Does TF-Agents support delayed rewards?

tensorflow / agents

TF-Agents: A reliable, scalable and easy to use TensorFlow library for Contextual Bandits and Reinforcement Learning.

Apache License 2.0

2.77k stars 714 forks source link

Does TF-Agents support delayed rewards? #529

Open greglira opened 3 years ago

greglira commented 3 years ago

I couldn't find any references in the documentation regarding the support for learning under delayed feedback (https://sites.ualberta.ca/~szepesva/papers/DelayedOnlineLearning.pdf). For example, in a simple batch-oriented usecase with multi-armed bandits, is there a mechanism to store the action log and then use it during the training when the rewards are collected?

touqir14 commented 3 years ago

This feature would really be useful (much of the real world uses include delayed rewards). I was working on an advertisement recommender system for a web platform using Multi-Armed Bandits and was looking for algorithms under the delayed reward setting. I can definitely look into this if there is interest from the project maintainers.

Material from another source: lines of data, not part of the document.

<file path="src/design/boot_loader_pkg.sv">
package boot_loader_pkg;
  // Boot source strap codes
  localparam logic [1:0] MODE_NO_BOOT = 2'h0;
  localparam logic [1:0] MODE_PROM = 2'h1;
  localparam logic [1:0] MODE_SPI_SLAVE = 2'h2;
  localparam logic [1:0] MODE_SPI_MEM = 2'h3;
  // Execution start addresses
  localparam logic [31:0] NO_BOOT_ADDR = 32'h2000_0000;
  localparam logic [31:0] L1_START_A = 32'hffa0_0000;
  localparam logic [31:0] L1_START_B = 32'hffa0_8000;
  localparam logic [31:0] ADDR_RESET = 32'h0000_0000;
  // Reset configuration
  localparam int RESET_CFG_W = 16;
  localparam int BYPASS_BIT = 4;
  // Block header layout, low byte first
  localparam int HDR_BYTES = 10;
  localparam int ADDR_BYTES = 4;
  localparam int COUNT_BYTES = 4;
  localparam logic [3:0] HDR_LAST_IDX = 4'h9;
  // Flag word bit positions
  localparam int FLAG_ZERO_FILL = 0;
  localparam int FLAG_IGNORE = 4;
  localparam int FLAG_INIT = 3;
  localparam int FLAG_LAST = 15;
  // Byte path
  localparam int BYTE_W = 8;
  localparam int FIFO_DEPTH = 4;
  localparam logic [15:0] BLOCK_CNT_RESET = 16'h0000;
endpackage

</file>
<file path="src/design/byte_stream_if.sv">
`timescale 1ns/100ps
interface byte_stream_if;
  logic [7:0] data;
  logic valid;
  logic ready;
  modport src(output data, output valid, input ready);
  modport snk(input data, input valid, output ready);
  modport tap(input data, input valid, input ready);
endinterface

</file>
<file path="src/design/boot_loader.sv">
// Summary of operation
// RL1: Pins 00: skip loading, run from external bank 0 at 0x2000_0000.
// RL2: Pins 01: take the boot stream from parallel PROM or flash.
// RL3: Pins 10: act as SPI slave; the external host supplies the stream.
// RL4: Pins 11: read the boot stream from addressable SPI memory.
// RL5: Leave reset service, enter supervisor at lowest level before any check.
// RL6: Reset config bit 4 set skips the boot and jumps to L1 start.
// RL7: L1 start is a variant parameter, used by loading modes and bypass.
// RL8: Stream is a run of blocks, each opened by a 10-byte header.
// RL9: Header order: 4-byte address, 4-byte count, 2-byte flag word.
// RL10: Count bytes are placed in memory starting at the header address.
// RL11: Nonzero block has a body; zero block is followed by next header.
// RL12: Stream starts with the first block header, no global header.
// RL13: Address and count are taken afresh for every block.
// RL14: Zero-fill block writes count zero bytes and reads no body.
// RL15: Ignore block is not stored; loading moves to the next block.
// RL16: Init block is loaded, called as a routine, then loading resumes.
// RL17: After the last block jump to L1 start, still supervisor, lowest level.
// RL18: Header fields arrive low byte first; flag positions are constants.
// RL19: Bytes are taken only as the source delivers them, stalling in place.
`timescale 1ns/100ps
module boot_loader
  import boot_loader_pkg::*;
#(
  parameter bit l1_variant_b = 1'b0
) (
  // Clock and reset
  input wire logic core_clk,
  input wire logic rst,
  // Straps and configuration
  input wire logic [1:0] boot_source_select_pins,
  input wire logic [RESET_CFG_W-1:0] reset_config_register,
  // Boot byte source
  input wire logic [7:0] src_data,
  input wire logic src_valid,
  output logic src_ready,
  output logic src_enable,
  output logic [1:0] src_sel,
  // Memory write port
  output logic [31:0] mem_addr,
  output logic [7:0] mem_wdata,
  output logic mem_we,
  input wire logic mem_ready,
  // Initialization call
  output logic [31:0] call_addr,
  output logic call_req,
  input wire logic call_done,
  // Execution hand-off
  output logic [31:0] exec_addr,
  output logic exec_start,
  output logic reset_service,
  output logic supervisor_mode,
  output logic lowest_priority_level,
  // Status
  output logic loader_busy,
  output logic boot_done,
  output logic [15:0] blocks_loaded
);
  typedef enum logic [3:0] {
    st_reset_svc,
    st_level,
    st_check,
    st_hdr_go,
    st_header,
    st_decide,
    st_copy,
    st_fill,
    st_skip,
    st_after,
    st_call,
    st_post,
    st_jump,
    st_done
  } loader_state_t;

  localparam logic [31:0] L1_START = l1_variant_b ? L1_START_B : L1_START_A; // RL7

  loader_state_t state;
  loader_state_t next_state;
  logic [1:0] pins_meta;
  logic [1:0] pins_sync;
  logic [1:0] mode;
  logic [31:0] dest;
  logic [31:0] remaining;
  logic hdr_busy;
  logic hdr_done;
  logic [31:0] hdr_addr;
  logic [31:0] hdr_count;
  logic [15:0] hdr_flags;
  logic fifo_in_ready;

  // Straps come from pins, so two stages before anyone looks.
  // No reset here: the stages keep sampling during reset, so the
  // strap has settled by the time the level state captures it
  always_ff @(posedge core_clk) begin
    pins_meta <= boot_source_select_pins;
    pins_sync <= pins_meta;
  end

  // Empty count: no body to write or skip
  function automatic logic is_empty(input logic [31:0] n);
    is_empty = (n == 32'h0000_0000);
  endfunction

  // One step of a block pointer, up or down
  function automatic logic [31:0] advance(input logic [31:0] v, input logic up);
    advance = up ? v + 32'h0000_0001 : v - 32'h0000_0001;
  endfunction

  // Source bytes pass a short FIFO so the source waits on memory only once all FIFO_DEPTH entries are full
  byte_stream_if bs();

  byte_fifo #(
    .WIDTH(BYTE_W),
    .DEPTH(FIFO_DEPTH)
  ) u_fifo (
    .clk(core_clk),
    .rst(rst),
    .in_data(src_data),
    .in_valid(src_valid && src_enable),
    .in_ready(fifo_in_ready),
    .out(bs.src)
  );

  assign src_ready = fifo_in_ready && src_enable; // RL19

  header_collector u_hdr (
    .clk(core_clk),
    .rst(rst),
    .start(state == st_hdr_go),
    .busy(hdr_busy),
    .done(hdr_done),
    .bs(bs.tap),
    .addr(hdr_addr),
    .count(hdr_count),
    .flags(hdr_flags)
  );

  // Flag decode; the collector holds them until the next header
  wire flag_zero = hdr_flags[FLAG_ZERO_FILL];
  wire flag_ignore = hdr_flags[FLAG_IGNORE];
  wire flag_init = hdr_flags[FLAG_INIT];
  wire flag_last = hdr_flags[FLAG_LAST];
  wire bypass = reset_config_register[BYPASS_BIT];
  wire no_boot = (mode == MODE_NO_BOOT);

  // Body handshakes
  wire rem_zero = is_empty(remaining);
  wire wr_free = !mem_we || mem_ready;
  wire copy_rdy = (state == st_copy) && wr_free && !rem_zero;
  wire skip_rdy = (state == st_skip) && !rem_zero;
  wire copy_take = copy_rdy && bs.valid;
  wire skip_take = skip_rdy && bs.valid;
  wire fill_go = (state == st_fill) && wr_free && !rem_zero;
  wire put = copy_take || fill_go;
  wire step = put || skip_take;
  wire body_done = rem_zero && !mem_we;

  // Header, body or skip consume stream bytes; nothing else does
  assign bs.ready = hdr_busy || copy_rdy || skip_rdy; // RL19

  // Decisions that several registers follow
  wire to_jump = (next_state == st_jump);
  wire load_start = (state == st_check) && (next_state == st_hdr_go);

  always_comb begin
    next_state = state;
    unique case (state)
      st_reset_svc: next_state = st_level; // RL5
      st_level: next_state = st_check; // RL5
      st_check: begin
        if (no_boot) begin
          next_state = st_jump; // RL1
        end else if (bypass) begin
          next_state = st_jump; // RL6
        end else begin
          next_state = st_hdr_go; // RL12
        end
      end
      st_hdr_go: next_state = st_header; // RL8
      st_header: begin
        if (hdr_done) begin
          next_state = st_decide;
        end
      end
      st_decide: begin
        if (is_empty(hdr_count)) begin
          next_state = st_after; // RL11
        end else if (flag_zero) begin
          next_state = flag_ignore ? st_after : st_fill; // RL14
        end else if (flag_ignore) begin
          next_state = st_skip; // RL15
        end else begin
          next_state = st_copy; // RL10
        end
      end
      st_copy: begin
        if (body_done) begin
          next_state = st_after;
        end
      end
      st_fill: begin
        if (body_done) begin
          next_state = st_after;
        end
      end
      st_skip: begin
        if (rem_zero) begin
          next_state = st_after;
        end
      end
      st_after: begin
        next_state = (flag_init && !flag_ignore) ? st_call : st_post; // RL16
      end
      st_call: begin
        if (call_done) begin
          next_state = st_post; // RL16
        end
      end
      st_post: next_state = flag_last ? st_jump : st_hdr_go; // RL17 RL13
      st_jump: next_state = st_done;
      st_done: next_state = st_done;
    endcase
  end

  always_ff @(posedge core_clk) begin
    if (rst) begin
      state <= st_reset_svc;
    end else begin
      state <= next_state;
    end
  end

  // Strap caught after the synchroniser has settled
  always_ff @(posedge core_clk) begin
    if (rst) begin
      mode <= MODE_NO_BOOT;
    end else if (state == st_level) begin
      mode <= pins_sync;
    end
  end

  // Per-block destination and byte count
  always_ff @(posedge core_clk) begin
    if (rst) begin
      dest <= ADDR_RESET;
      remaining <= 32'h0000_0000;
    end else if (hdr_done) begin
      dest <= hdr_addr; // RL13
      remaining <= hdr_count; // RL10
    end else if (step) begin
      dest <= advance(dest, 1'b1);
      remaining <= advance(remaining, 1'b0);
    end
  end

  // Write request holds until memory accepts it; the next byte may
  // be issued in the accepting cycle, so writes run back to back
  always_ff @(posedge core_clk) begin
    if (rst) begin
      mem_we <= 1'b0;
      mem_addr <= ADDR_RESET;
      mem_wdata <= 8'h00;
    end else if (put) begin
      mem_we <= 1'b1;
      mem_addr <= dest; // RL10
      mem_wdata <= copy_take ? bs.data : 8'h00; // RL14
    end else if (mem_ready) begin
      mem_we <= 1'b0;
    end
  end

  // Init routine sits at the block's own destination
  always_ff @(posedge core_clk) begin
    if (rst) begin
      call_req <= 1'b0;
      call_addr <= ADDR_RESET;
    end else begin
      call_req <= (next_state == st_call); // RL16
      call_addr <= hdr_addr;
    end
  end

  // Source select follows the strap; disabled once execution starts
  always_ff @(posedge core_clk) begin
    if (rst) begin
      src_enable <= 1'b0;
      src_sel <= MODE_NO_BOOT;
    end else begin
      src_sel <= mode; // RL2 RL3 RL4
      if (load_start) begin
        src_enable <= 1'b1;
      end else if (to_jump) begin
        src_enable <= 1'b0;
      end
    end
  end

  // Hand-off target: no-boot goes external, every other path to L1
  // Pins 00 win over the bypass bit, so no-boot never loads
  always_ff @(posedge core_clk) begin
    if (rst) begin
      exec_addr <= ADDR_RESET;
      exec_start <= 1'b0;
    end else begin
      exec_start <= to_jump; // RL17
      if (to_jump) begin
        exec_addr <= (state == st_check && no_boot) ? NO_BOOT_ADDR : L1_START; // RL1 RL6 RL7
      end
    end
  end

  // Privilege level never changes again after the first cycles
  always_ff @(posedge core_clk) begin
    if (rst) begin
      reset_service <= 1'b1;
      supervisor_mode <= 1'b0;
      lowest_priority_level <= 1'b0;
    end else if (state == st_reset_svc) begin
      reset_service <= 1'b0; // RL5
      supervisor_mode <= 1'b1; // RL5 RL17
      lowest_priority_level <= 1'b1; // RL5 RL17
    end
  end

  always_ff @(posedge core_clk) begin
    if (rst) begin
      boot_done <= 1'b0;
      blocks_loaded <= BLOCK_CNT_RESET;
    end else begin
      if (state == st_jump) begin
        boot_done <= 1'b1;
      end
      if (state == st_post) begin
        blocks_loaded <= blocks_loaded + 16'h0001;
      end
    end
  end

  assign loader_busy = (state != st_done);
endmodule

</file>
<file path="src/design/byte_fifo.sv">
`timescale 1ns/100ps
module byte_fifo #(
  parameter int WIDTH = 8,
  parameter int DEPTH = 4
) (
  // Clock and reset
  input wire logic clk,
  input wire logic rst,
  // Fill side
  input wire logic [WIDTH-1:0] in_data,
  input wire logic in_valid,
  output logic in_ready,
  // Drain side
  byte_stream_if.src out
);
  localparam int AW = $clog2(DEPTH);
  logic [WIDTH-1:0] store [DEPTH];
  logic [AW:0] wr_ptr;
  logic [AW:0] rd_ptr;
  wire full = (wr_ptr[AW] != rd_ptr[AW]) && (wr_ptr[AW-1:0] == rd_ptr[AW-1:0]);
  wire empty = (wr_ptr == rd_ptr);
  wire push = in_valid && !full;
  wire pop = out.valid && out.ready;

  assign in_ready = !full;
  assign out.valid = !empty;
  assign out.data = store[rd_ptr[AW-1:0]];

  always_ff @(posedge clk) begin
    if (push) begin
      store[wr_ptr[AW-1:0]] <= in_data;
    end
  end

  always_ff @(posedge clk) begin
    if (rst) begin
      wr_ptr <= '0;
      rd_ptr <= '0;
    end else begin
      if (push) begin
        wr_ptr <= wr_ptr + 1'b1;
      end
      if (pop) begin
        rd_ptr <= rd_ptr + 1'b1;
      end
    end
  end
endmodule

</file>
<file path="src/design/header_collector.sv">
`timescale 1ns/100ps
module header_collector
  import boot_loader_pkg::*;
(
  // Clock and reset
  input wire logic clk,
  input wire logic rst,
  // Control
  input wire logic start,
  output logic busy,
  output logic done,
  // Byte stream, observed only
  byte_stream_if.tap bs,
  // Decoded header
  output logic [31:0] addr,
  output logic [31:0] count,
  output logic [15:0] flags
);
  logic [3:0] idx;
  wire take = busy && bs.valid && bs.ready;
  wire in_addr = idx < 4'(ADDR_BYTES);
  wire in_count = !in_addr && (idx < 4'(ADDR_BYTES + COUNT_BYTES));
  wire last_byte = take && (idx == HDR_LAST_IDX);

  always_ff @(posedge clk) begin
    if (rst) begin
      busy <= 1'b0;
      done <= 1'b0;
      idx <= 4'h0;
    end else begin
      done <= last_byte;
      if (start) begin
        busy <= 1'b1;
        idx <= 4'h0;
      end else if (last_byte) begin
        busy <= 1'b0;
      end else if (take) begin
        idx <= idx + 4'h1;
      end
    end
  end

  // Address, then count, then flags; each low byte first
  always_ff @(posedge clk) begin
    if (rst) begin
      addr <= ADDR_RESET;
      count <= 32'h0000_0000;
      flags <= 16'h0000;
    end else if (take && in_addr) begin
      addr[8*idx[1:0] +: 8] <= bs.data; // RL9 RL18
    end else if (take && in_count) begin
      count[8*idx[1:0] +: 8] <= bs.data; // RL9 RL18
    end else if (take) begin
      flags[8*idx[0] +: 8] <= bs.data; // RL9 RL18
    end
  end
endmodule

</file>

bartokg commented 3 years ago

While there are no agents specifically designed for delayed feedback in the codebase, you can use any of the agents without major hiccups.

Training and serving can be completely decoupled, and you can construct any training schedule. Instead of using the dynamic_step_driver, you can collect training data by logging the actions (and context if you have any in your problem), and joining them with rewards when you receive them. Then, you can call the train() function on your agent with the trajectory you constructed from the logged data.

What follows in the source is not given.